(PROBLEM REQUIREMENTS):
Search the listing for the string "make" and copy every line that contains it.

═══ GIVEN DATA

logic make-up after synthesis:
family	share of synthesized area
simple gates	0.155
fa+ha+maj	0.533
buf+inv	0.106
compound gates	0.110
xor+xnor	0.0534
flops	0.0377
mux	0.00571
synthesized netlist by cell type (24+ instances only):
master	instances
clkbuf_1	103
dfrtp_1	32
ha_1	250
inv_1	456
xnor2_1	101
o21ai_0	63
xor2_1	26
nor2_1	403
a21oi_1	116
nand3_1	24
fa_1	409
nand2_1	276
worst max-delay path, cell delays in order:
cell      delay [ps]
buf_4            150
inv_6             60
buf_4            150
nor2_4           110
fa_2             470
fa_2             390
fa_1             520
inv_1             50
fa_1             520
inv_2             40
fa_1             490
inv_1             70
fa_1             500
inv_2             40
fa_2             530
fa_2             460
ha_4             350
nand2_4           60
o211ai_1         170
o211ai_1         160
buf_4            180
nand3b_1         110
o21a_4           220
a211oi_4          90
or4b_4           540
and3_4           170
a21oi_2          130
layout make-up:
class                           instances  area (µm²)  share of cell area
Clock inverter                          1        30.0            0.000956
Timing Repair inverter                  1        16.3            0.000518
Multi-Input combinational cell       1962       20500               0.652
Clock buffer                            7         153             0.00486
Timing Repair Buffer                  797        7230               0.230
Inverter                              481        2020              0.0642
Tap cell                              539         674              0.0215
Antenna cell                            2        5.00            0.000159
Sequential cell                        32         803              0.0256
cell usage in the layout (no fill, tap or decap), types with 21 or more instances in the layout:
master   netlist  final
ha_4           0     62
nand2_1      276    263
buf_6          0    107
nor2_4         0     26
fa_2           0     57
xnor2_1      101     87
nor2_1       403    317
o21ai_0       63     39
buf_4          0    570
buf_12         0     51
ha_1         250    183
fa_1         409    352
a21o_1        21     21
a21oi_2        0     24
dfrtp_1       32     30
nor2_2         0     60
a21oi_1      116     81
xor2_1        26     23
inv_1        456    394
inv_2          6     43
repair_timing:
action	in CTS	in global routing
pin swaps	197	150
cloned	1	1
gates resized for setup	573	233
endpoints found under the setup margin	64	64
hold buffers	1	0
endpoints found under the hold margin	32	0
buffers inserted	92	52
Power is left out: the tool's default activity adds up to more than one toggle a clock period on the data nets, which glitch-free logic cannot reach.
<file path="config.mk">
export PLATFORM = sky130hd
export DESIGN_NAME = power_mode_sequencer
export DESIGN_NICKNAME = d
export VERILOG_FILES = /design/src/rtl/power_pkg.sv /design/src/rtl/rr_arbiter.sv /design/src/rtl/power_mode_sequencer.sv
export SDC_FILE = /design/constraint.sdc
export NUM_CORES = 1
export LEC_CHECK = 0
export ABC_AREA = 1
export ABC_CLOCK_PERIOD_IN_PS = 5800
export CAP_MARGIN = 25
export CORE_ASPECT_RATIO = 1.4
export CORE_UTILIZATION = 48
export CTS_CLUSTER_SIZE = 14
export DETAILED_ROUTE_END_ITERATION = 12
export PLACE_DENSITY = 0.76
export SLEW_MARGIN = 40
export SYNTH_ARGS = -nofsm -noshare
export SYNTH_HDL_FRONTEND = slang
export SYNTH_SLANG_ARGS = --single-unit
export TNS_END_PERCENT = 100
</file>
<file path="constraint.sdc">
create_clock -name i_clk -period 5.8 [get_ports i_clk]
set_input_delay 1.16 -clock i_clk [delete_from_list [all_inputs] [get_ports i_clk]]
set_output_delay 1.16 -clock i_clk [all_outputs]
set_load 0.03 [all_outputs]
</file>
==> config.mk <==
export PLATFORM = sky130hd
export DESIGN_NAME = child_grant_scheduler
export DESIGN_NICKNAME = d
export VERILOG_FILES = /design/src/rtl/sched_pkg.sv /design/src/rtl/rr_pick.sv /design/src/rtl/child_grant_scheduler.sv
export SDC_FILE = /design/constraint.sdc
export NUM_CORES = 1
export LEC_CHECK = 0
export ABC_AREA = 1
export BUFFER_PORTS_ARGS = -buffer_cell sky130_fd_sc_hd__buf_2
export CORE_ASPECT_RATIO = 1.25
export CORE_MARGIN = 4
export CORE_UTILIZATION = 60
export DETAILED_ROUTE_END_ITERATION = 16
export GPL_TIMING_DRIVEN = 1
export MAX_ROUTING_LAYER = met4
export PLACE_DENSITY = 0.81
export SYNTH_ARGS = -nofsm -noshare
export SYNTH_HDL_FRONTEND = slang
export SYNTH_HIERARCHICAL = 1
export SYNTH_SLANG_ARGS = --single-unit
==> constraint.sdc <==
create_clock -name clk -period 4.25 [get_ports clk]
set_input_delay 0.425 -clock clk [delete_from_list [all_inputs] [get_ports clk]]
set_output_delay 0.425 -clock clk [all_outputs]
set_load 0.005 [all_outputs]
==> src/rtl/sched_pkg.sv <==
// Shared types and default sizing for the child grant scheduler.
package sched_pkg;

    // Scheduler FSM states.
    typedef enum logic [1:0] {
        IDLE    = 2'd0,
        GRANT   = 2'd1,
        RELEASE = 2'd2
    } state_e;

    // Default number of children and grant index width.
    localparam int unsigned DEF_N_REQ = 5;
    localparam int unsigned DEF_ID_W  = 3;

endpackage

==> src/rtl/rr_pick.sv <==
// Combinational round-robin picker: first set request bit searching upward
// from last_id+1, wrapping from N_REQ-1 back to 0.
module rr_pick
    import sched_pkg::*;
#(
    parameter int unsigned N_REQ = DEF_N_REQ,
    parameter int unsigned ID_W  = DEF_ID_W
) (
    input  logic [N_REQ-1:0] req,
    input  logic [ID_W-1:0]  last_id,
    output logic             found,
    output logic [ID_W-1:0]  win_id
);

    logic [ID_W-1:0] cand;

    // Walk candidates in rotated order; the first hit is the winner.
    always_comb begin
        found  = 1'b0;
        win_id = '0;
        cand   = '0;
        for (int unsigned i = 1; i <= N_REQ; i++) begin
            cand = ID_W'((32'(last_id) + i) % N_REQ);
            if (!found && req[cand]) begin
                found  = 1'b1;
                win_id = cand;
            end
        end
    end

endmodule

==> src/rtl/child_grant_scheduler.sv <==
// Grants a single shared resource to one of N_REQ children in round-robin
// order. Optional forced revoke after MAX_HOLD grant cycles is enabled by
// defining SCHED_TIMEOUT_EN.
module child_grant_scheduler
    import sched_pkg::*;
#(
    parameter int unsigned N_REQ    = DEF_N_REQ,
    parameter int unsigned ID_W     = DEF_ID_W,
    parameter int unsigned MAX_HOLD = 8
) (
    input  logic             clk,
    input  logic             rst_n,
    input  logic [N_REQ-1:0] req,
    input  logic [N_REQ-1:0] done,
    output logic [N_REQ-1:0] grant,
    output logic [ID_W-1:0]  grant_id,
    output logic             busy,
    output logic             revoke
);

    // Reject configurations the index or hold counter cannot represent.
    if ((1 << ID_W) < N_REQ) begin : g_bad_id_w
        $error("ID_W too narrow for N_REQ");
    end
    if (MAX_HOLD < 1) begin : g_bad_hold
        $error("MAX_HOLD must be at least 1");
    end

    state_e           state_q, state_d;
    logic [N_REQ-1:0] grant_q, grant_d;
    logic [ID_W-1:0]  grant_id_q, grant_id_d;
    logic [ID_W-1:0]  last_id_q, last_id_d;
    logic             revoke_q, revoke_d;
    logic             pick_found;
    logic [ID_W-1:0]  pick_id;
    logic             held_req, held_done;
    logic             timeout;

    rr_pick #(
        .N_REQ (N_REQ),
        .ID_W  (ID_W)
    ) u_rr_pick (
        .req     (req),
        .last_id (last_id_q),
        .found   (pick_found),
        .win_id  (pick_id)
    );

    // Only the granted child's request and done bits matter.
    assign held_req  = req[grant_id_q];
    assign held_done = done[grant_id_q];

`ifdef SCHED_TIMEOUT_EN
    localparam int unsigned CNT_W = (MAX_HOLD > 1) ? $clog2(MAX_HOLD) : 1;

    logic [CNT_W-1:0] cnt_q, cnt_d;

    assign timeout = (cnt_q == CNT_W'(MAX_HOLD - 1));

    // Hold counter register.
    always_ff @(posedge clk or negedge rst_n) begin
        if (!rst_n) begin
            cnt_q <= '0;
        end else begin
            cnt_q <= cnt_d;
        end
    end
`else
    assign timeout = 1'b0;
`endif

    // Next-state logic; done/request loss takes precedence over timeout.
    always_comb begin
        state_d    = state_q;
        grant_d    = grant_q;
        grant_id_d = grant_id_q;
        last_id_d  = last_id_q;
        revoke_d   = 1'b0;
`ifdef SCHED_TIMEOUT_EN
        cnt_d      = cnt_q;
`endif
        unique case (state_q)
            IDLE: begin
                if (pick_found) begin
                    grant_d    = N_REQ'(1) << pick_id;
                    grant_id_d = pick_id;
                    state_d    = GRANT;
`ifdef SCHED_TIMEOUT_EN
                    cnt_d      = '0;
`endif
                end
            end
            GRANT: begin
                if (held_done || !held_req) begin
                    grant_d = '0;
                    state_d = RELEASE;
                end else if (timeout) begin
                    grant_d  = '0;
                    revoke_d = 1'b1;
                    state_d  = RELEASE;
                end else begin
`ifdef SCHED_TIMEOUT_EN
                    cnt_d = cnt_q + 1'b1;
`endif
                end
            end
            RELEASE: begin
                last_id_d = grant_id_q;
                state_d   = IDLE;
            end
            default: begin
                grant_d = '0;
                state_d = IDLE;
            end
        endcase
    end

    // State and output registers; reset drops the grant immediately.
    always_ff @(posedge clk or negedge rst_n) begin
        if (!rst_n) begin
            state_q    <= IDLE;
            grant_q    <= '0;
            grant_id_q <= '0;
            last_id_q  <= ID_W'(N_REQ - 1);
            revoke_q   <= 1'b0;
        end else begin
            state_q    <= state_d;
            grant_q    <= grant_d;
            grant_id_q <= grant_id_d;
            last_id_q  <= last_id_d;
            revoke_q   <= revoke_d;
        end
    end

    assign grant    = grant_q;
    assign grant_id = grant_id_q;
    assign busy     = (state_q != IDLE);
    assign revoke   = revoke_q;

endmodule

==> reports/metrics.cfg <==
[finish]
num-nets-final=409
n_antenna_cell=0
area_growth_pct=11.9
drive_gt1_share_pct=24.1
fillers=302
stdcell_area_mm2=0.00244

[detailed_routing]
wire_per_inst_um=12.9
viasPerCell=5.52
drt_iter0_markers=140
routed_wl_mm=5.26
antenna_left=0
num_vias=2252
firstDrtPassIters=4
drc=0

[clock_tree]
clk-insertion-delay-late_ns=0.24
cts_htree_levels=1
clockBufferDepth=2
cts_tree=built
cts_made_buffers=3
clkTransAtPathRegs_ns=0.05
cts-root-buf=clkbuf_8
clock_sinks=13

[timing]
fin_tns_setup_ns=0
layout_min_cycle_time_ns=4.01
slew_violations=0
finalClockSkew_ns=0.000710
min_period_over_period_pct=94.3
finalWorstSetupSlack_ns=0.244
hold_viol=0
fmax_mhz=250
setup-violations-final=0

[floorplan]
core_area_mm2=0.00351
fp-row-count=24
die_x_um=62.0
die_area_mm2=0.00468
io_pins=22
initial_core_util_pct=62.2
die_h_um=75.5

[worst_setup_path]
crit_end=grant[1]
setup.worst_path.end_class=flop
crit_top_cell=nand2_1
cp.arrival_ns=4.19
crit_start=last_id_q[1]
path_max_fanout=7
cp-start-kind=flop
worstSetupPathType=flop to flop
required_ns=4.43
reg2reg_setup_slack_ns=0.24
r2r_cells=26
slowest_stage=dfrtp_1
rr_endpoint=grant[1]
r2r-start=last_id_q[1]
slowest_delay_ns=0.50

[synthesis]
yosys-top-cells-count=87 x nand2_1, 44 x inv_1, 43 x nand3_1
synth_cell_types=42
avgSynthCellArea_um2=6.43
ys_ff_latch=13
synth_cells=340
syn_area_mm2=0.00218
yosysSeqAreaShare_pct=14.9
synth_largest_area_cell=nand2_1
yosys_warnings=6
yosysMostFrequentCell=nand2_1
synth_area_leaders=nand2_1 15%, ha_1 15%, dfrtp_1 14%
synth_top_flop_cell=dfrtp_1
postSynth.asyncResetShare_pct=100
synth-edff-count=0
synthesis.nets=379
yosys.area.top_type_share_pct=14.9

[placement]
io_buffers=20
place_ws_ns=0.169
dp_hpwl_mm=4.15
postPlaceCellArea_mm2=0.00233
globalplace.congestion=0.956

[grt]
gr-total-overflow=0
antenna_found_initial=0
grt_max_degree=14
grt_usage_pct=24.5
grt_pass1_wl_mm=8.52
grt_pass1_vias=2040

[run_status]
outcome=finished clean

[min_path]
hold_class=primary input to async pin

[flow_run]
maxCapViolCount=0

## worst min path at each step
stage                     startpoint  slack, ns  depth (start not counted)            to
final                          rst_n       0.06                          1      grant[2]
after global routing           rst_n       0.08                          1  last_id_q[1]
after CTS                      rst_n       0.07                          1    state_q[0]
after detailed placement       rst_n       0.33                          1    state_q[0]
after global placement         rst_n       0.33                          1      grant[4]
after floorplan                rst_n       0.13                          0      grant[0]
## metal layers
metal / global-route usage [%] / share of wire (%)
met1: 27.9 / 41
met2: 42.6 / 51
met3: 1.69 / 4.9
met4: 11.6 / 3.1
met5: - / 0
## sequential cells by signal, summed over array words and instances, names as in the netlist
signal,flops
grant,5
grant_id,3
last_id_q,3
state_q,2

══════

(OUTPUT):
logic make-up after synthesis:
layout make-up:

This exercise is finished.